> Supplied records:
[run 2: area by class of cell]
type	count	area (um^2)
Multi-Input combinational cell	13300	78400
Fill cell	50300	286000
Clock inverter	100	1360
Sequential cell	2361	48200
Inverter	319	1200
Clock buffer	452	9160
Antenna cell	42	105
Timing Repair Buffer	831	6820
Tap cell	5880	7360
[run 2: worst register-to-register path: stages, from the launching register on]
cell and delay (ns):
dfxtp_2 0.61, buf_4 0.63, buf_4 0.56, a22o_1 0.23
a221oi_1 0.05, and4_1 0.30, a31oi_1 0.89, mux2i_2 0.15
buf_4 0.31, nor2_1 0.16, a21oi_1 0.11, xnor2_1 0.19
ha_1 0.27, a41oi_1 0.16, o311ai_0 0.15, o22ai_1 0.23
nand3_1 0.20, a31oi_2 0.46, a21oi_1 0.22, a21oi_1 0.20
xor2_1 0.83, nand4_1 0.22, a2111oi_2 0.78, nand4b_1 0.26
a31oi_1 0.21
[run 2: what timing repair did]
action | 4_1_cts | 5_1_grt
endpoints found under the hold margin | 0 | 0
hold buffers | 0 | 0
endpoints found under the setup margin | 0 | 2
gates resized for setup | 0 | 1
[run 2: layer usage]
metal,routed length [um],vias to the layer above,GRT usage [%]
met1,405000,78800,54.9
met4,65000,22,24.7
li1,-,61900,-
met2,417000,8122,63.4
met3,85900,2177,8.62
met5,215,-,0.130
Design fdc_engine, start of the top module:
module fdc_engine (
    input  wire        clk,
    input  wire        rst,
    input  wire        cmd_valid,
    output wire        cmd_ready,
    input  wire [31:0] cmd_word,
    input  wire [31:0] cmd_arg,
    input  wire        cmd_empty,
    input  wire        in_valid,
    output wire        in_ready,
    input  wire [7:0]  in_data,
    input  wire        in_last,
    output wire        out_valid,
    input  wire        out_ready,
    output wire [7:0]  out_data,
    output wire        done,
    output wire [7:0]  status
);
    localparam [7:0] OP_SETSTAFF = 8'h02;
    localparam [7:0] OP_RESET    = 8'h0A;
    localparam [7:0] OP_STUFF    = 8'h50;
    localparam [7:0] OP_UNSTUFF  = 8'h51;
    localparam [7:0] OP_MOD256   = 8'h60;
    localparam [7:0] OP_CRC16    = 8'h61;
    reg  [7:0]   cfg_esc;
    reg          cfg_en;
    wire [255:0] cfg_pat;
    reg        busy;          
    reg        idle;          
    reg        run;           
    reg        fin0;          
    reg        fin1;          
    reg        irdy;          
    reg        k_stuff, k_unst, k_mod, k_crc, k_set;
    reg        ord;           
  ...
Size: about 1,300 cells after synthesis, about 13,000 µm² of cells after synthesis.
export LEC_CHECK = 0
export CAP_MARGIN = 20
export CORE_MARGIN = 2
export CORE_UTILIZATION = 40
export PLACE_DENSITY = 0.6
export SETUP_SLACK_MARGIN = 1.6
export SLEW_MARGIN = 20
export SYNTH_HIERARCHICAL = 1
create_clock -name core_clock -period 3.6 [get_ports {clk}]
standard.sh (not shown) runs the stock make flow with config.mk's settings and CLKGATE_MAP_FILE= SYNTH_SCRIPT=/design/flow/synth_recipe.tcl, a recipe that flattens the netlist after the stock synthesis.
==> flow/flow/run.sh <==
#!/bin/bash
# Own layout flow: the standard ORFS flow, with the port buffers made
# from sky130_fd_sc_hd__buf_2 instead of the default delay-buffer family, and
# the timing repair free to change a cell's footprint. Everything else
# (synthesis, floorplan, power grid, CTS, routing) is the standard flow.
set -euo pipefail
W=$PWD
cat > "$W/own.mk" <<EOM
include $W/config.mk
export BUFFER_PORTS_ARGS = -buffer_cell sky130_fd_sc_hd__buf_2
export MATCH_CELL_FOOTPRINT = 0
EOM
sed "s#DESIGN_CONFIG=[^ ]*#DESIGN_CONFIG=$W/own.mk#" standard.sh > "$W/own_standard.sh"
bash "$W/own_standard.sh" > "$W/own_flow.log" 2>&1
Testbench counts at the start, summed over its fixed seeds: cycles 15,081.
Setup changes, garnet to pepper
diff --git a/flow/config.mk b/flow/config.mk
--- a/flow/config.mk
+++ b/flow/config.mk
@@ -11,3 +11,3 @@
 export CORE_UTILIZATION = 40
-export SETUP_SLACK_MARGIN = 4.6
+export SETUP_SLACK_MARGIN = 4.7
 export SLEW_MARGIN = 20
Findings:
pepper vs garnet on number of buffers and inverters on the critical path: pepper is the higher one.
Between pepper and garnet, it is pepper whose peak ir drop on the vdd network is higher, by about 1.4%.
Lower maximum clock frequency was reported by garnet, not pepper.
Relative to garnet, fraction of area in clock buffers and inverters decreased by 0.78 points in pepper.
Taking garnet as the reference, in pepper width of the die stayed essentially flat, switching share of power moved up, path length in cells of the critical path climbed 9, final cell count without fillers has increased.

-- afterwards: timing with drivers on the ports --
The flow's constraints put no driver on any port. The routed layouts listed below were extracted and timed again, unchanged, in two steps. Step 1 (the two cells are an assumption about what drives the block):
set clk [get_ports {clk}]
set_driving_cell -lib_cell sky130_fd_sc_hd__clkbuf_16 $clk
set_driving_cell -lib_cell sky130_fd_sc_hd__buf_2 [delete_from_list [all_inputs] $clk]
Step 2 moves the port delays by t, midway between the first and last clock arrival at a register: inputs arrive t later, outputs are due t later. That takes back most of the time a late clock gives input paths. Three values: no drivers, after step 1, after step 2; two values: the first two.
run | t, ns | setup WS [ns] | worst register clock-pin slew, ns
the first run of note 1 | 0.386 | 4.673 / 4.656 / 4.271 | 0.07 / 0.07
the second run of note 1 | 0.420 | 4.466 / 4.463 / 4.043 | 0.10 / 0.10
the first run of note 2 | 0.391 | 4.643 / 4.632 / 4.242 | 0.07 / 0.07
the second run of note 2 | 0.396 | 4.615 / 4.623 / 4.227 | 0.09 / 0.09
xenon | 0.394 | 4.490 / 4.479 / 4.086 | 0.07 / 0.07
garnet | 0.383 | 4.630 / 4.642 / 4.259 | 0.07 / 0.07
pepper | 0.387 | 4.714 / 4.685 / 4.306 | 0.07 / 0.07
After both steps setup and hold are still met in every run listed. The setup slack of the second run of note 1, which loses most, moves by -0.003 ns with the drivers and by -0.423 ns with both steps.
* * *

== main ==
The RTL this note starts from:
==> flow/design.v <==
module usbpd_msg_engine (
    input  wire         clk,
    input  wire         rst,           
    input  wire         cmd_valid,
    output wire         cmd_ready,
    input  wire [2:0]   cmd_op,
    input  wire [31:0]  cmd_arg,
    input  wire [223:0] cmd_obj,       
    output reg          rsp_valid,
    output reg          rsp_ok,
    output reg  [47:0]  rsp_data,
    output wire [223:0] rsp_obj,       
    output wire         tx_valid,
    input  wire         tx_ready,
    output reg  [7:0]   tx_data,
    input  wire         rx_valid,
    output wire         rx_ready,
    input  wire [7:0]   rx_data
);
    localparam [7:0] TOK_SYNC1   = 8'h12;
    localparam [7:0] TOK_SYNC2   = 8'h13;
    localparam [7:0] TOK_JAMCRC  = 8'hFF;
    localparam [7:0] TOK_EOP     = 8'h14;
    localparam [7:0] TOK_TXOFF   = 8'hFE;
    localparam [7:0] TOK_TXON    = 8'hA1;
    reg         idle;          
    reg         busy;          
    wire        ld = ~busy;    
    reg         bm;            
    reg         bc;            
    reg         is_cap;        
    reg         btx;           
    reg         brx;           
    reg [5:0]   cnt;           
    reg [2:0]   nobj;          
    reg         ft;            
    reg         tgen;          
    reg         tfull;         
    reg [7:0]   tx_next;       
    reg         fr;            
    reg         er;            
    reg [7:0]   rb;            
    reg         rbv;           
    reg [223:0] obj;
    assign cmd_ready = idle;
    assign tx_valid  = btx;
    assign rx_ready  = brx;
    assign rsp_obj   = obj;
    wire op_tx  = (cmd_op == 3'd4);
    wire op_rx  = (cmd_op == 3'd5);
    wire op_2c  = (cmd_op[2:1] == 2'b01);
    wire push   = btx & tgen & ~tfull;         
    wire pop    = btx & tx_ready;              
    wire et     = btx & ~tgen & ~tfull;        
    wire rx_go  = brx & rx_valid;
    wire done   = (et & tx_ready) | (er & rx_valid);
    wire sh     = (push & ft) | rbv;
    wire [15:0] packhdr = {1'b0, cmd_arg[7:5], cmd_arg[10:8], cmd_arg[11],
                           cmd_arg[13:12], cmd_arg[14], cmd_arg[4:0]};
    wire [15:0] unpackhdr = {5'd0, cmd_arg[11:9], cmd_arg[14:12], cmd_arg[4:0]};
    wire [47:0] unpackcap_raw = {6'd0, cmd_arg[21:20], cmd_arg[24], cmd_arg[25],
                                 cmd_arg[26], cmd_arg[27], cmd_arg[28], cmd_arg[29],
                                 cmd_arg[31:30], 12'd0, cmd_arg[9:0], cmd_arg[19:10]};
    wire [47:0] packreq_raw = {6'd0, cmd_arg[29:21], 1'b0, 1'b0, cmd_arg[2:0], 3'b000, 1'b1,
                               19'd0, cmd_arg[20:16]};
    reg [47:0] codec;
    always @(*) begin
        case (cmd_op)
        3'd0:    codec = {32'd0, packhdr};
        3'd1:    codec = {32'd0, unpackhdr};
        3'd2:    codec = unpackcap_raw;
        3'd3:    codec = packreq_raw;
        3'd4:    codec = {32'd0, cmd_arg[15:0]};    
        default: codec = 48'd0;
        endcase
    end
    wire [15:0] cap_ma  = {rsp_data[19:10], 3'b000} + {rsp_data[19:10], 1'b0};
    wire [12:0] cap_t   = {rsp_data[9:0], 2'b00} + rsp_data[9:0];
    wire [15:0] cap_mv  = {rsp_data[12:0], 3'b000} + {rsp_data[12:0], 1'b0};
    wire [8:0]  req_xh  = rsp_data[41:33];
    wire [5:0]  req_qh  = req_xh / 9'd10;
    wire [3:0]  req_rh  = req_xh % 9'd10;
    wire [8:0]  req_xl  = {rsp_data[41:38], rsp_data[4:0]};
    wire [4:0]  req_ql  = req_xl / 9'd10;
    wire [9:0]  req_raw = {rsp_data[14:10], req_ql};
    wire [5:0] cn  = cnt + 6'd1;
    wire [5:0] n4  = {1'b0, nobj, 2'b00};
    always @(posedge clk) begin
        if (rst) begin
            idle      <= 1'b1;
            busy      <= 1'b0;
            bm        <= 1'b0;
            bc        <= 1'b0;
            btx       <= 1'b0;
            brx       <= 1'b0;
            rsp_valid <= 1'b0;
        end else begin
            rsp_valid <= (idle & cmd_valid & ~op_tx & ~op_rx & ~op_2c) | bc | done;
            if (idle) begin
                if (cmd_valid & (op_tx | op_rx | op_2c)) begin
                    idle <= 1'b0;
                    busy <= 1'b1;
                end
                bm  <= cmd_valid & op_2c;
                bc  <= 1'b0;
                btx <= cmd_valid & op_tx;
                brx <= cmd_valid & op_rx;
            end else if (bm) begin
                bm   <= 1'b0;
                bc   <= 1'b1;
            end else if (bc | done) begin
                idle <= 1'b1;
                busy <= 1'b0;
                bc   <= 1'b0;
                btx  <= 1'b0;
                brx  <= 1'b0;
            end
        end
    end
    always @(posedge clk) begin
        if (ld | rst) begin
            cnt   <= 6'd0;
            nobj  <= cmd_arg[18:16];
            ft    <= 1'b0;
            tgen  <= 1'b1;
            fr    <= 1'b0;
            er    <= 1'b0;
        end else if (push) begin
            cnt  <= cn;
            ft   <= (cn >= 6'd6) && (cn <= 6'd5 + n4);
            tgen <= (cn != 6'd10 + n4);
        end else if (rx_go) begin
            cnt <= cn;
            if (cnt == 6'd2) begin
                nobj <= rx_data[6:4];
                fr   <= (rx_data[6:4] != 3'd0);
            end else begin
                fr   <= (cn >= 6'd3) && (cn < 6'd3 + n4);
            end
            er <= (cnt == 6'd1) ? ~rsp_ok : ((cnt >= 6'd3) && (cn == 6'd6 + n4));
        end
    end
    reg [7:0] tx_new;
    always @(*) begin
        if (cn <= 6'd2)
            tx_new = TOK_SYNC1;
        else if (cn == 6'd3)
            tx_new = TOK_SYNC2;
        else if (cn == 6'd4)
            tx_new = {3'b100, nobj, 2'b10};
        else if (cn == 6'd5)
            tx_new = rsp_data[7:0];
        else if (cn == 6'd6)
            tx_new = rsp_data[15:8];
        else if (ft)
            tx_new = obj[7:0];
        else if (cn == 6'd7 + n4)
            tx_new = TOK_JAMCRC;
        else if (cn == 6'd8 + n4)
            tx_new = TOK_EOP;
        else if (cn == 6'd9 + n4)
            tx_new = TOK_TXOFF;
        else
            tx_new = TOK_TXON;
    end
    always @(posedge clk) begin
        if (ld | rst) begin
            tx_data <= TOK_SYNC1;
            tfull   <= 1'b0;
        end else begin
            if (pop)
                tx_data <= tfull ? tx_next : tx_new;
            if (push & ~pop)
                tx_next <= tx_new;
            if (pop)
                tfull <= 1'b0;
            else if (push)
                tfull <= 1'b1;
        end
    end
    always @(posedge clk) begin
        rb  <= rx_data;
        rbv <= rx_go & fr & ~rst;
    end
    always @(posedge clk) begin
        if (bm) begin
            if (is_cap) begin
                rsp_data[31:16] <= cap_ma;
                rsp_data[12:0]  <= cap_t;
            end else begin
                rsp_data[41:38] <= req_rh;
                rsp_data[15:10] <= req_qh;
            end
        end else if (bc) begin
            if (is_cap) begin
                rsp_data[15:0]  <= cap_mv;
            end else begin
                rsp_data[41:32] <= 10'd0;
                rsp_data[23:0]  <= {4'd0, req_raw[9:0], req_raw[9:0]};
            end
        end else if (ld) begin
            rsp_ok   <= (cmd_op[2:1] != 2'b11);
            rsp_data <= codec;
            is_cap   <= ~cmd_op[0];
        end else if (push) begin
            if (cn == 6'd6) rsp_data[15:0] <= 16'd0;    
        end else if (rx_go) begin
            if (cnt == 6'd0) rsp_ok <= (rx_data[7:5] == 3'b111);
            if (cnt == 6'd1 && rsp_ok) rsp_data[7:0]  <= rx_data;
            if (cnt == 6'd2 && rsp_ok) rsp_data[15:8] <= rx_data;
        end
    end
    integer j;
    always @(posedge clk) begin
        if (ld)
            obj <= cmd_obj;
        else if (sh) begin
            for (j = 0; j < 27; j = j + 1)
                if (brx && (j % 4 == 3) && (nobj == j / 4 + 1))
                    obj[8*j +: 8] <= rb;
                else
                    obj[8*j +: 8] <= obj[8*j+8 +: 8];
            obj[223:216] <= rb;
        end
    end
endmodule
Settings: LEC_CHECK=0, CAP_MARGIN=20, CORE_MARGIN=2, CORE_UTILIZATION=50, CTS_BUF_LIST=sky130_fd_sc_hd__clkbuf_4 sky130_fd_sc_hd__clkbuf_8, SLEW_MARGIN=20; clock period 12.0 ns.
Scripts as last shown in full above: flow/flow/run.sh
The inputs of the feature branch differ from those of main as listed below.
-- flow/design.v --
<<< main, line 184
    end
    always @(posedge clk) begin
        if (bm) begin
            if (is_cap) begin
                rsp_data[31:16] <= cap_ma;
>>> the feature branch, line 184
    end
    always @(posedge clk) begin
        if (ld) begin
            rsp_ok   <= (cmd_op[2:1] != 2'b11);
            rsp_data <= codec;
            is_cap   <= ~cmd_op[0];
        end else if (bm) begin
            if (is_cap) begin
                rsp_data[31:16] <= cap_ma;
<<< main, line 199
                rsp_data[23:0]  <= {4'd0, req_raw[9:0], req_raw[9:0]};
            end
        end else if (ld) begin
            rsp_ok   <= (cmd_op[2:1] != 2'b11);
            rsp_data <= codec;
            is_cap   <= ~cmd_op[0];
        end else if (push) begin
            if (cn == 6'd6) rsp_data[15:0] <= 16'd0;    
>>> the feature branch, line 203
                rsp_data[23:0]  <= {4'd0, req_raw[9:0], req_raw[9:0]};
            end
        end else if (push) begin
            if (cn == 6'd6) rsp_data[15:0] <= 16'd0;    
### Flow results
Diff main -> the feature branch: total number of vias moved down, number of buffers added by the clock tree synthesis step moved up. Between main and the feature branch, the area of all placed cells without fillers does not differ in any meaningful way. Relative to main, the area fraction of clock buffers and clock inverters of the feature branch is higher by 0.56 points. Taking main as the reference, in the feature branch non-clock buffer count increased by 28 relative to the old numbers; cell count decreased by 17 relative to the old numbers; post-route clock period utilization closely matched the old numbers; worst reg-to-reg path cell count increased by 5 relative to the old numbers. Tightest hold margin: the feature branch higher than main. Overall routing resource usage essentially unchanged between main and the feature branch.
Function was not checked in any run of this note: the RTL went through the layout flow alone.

> Exercise: The number of lines in the data holding the string "found" is the whole answer.

> Answer: 2